EXERCISE INSTRUCTIONS: Without altering a single character, set down all of the data below.

[Dataset entries]
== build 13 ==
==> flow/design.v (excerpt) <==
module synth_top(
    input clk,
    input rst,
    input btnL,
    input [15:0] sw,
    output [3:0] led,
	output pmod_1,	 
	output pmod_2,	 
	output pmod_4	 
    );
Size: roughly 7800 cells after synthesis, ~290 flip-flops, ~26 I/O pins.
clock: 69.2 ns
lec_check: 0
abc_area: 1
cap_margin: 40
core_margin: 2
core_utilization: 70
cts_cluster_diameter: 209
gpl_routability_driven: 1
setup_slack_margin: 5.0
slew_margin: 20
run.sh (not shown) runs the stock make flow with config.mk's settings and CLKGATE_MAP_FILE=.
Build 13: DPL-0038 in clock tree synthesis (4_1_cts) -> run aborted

RESPONSE TO THE TASK:
== build 13 ==
==> flow/design.v (excerpt) <==
module synth_top(
    input clk,
    input rst,
    input btnL,
    input [15:0] sw,
    output [3:0] led,
	output pmod_1,	 
	output pmod_2,	 
	output pmod_4	 
    );
Size: roughly 7800 cells after synthesis, ~290 flip-flops, ~26 I/O pins.
clock: 69.2 ns
lec_check: 0
abc_area: 1
cap_margin: 40
core_margin: 2
core_utilization: 70
cts_cluster_diameter: 209
gpl_routability_driven: 1
setup_slack_margin: 5.0
slew_margin: 20
run.sh (not shown) runs the stock make flow with config.mk's settings and CLKGATE_MAP_FILE=.
Build 13: DPL-0038 in clock tree synthesis (4_1_cts) -> run aborted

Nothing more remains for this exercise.